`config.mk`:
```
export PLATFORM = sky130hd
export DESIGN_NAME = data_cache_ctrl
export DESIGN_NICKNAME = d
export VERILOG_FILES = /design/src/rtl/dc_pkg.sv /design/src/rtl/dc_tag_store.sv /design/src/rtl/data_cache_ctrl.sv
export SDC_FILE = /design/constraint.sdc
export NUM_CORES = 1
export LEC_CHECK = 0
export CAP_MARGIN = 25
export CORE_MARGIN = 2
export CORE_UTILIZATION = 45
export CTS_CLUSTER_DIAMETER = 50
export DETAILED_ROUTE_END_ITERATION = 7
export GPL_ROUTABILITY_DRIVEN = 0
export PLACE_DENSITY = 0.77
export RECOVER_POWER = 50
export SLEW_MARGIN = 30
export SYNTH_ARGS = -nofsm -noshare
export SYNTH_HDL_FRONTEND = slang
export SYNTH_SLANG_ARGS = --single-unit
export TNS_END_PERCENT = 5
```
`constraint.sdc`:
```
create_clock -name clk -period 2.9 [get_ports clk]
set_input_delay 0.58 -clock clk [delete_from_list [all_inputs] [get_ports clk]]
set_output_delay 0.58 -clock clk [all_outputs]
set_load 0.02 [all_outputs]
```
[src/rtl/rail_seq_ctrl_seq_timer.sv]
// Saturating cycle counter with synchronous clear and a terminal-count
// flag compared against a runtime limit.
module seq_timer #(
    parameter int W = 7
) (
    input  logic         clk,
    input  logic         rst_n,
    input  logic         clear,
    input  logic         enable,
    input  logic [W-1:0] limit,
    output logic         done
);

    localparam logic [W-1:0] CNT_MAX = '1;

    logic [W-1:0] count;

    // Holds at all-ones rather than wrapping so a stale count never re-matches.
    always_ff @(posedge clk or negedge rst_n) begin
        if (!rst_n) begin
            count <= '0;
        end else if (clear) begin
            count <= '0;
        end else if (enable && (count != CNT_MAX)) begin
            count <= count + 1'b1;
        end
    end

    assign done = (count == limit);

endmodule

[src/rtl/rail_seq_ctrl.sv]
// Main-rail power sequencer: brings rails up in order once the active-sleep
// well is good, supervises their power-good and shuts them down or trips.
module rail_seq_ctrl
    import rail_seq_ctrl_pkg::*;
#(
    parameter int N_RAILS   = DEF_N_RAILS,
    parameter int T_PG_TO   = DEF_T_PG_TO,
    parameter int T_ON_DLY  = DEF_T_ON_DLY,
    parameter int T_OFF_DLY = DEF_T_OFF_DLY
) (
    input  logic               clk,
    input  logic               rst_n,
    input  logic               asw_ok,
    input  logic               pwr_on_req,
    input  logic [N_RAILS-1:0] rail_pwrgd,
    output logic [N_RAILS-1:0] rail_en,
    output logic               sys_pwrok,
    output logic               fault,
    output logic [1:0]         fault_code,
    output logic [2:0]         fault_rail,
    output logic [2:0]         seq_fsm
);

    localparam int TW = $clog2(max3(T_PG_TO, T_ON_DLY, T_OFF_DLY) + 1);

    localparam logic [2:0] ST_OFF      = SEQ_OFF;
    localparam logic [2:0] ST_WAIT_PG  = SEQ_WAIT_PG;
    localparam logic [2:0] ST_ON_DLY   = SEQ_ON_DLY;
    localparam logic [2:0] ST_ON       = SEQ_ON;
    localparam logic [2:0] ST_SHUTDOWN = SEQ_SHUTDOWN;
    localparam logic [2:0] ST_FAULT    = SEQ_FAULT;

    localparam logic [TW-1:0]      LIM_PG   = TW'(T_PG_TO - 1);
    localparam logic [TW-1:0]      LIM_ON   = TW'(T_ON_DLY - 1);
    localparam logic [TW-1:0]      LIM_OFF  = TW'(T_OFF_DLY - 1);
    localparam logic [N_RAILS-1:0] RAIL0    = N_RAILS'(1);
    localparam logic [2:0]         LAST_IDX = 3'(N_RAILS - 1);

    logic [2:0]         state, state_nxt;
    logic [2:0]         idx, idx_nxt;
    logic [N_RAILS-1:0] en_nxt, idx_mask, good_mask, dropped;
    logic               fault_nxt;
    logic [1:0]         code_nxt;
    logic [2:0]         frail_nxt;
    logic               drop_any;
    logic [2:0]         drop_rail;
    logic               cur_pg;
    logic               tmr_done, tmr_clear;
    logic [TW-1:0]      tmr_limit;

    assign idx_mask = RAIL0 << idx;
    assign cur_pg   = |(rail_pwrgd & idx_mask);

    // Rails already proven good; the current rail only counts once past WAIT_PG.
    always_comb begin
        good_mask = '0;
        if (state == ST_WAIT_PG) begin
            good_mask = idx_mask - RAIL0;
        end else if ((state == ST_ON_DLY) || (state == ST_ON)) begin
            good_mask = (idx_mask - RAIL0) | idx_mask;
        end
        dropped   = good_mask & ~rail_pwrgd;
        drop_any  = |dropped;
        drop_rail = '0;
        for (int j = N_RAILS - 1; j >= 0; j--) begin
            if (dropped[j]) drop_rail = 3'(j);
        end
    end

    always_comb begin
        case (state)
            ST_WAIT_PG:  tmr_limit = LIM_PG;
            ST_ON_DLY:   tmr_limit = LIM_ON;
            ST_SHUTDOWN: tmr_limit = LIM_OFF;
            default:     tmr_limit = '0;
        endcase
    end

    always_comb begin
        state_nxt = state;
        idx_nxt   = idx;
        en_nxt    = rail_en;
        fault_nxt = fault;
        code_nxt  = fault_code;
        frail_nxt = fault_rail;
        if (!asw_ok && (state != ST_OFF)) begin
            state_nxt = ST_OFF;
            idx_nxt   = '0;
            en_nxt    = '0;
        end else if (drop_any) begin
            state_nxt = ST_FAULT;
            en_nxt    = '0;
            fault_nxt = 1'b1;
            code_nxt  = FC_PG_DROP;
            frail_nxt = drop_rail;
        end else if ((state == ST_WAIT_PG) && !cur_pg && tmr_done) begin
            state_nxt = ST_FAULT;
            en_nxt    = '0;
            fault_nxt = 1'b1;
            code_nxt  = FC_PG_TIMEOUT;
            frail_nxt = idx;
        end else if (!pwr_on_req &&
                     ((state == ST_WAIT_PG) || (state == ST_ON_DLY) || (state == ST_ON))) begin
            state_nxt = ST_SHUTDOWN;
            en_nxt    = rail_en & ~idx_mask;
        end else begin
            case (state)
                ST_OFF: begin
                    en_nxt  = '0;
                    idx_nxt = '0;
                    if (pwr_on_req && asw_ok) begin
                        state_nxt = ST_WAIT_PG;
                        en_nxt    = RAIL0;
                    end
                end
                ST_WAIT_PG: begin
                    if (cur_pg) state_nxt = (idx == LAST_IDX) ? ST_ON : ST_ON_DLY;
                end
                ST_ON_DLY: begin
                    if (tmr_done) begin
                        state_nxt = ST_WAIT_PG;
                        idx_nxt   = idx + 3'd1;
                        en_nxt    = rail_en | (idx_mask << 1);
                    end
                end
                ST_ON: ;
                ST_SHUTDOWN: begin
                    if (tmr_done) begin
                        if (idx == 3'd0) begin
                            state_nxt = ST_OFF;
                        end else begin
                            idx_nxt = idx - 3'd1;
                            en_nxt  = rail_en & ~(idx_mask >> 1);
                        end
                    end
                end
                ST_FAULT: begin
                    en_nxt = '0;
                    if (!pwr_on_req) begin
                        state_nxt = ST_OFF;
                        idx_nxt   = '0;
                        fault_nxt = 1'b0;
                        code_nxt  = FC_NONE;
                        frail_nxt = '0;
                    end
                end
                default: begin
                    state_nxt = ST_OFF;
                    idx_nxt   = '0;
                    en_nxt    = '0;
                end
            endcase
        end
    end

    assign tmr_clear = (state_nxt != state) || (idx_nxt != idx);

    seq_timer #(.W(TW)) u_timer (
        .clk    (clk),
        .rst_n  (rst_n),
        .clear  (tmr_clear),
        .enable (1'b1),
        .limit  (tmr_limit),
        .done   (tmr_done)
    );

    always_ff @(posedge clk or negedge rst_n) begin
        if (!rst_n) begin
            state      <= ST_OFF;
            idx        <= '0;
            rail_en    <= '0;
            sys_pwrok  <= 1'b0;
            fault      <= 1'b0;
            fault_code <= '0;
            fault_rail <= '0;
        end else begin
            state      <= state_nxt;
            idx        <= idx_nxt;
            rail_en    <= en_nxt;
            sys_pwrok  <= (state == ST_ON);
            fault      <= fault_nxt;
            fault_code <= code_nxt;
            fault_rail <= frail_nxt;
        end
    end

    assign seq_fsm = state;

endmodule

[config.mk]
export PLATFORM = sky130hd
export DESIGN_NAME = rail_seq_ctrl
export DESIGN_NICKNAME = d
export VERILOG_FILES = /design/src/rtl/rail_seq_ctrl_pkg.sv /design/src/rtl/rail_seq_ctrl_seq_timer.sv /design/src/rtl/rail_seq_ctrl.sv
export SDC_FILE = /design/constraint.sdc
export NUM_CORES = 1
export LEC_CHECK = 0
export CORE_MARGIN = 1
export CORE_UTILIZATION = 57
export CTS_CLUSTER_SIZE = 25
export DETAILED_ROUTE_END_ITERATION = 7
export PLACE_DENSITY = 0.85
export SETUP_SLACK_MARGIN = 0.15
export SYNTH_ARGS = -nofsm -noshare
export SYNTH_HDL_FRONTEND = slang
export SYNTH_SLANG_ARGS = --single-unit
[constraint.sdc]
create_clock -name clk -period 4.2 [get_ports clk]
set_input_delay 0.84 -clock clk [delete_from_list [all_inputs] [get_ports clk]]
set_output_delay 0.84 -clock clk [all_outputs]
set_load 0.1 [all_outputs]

▸ What the task requires: What lines in the data above carry "once"? Return them all.

▸ Answer to this exercise:
// Main-rail power sequencer: brings rails up in order once the active-sleep
    // Rails already proven good; the current rail only counts once past WAIT_PG.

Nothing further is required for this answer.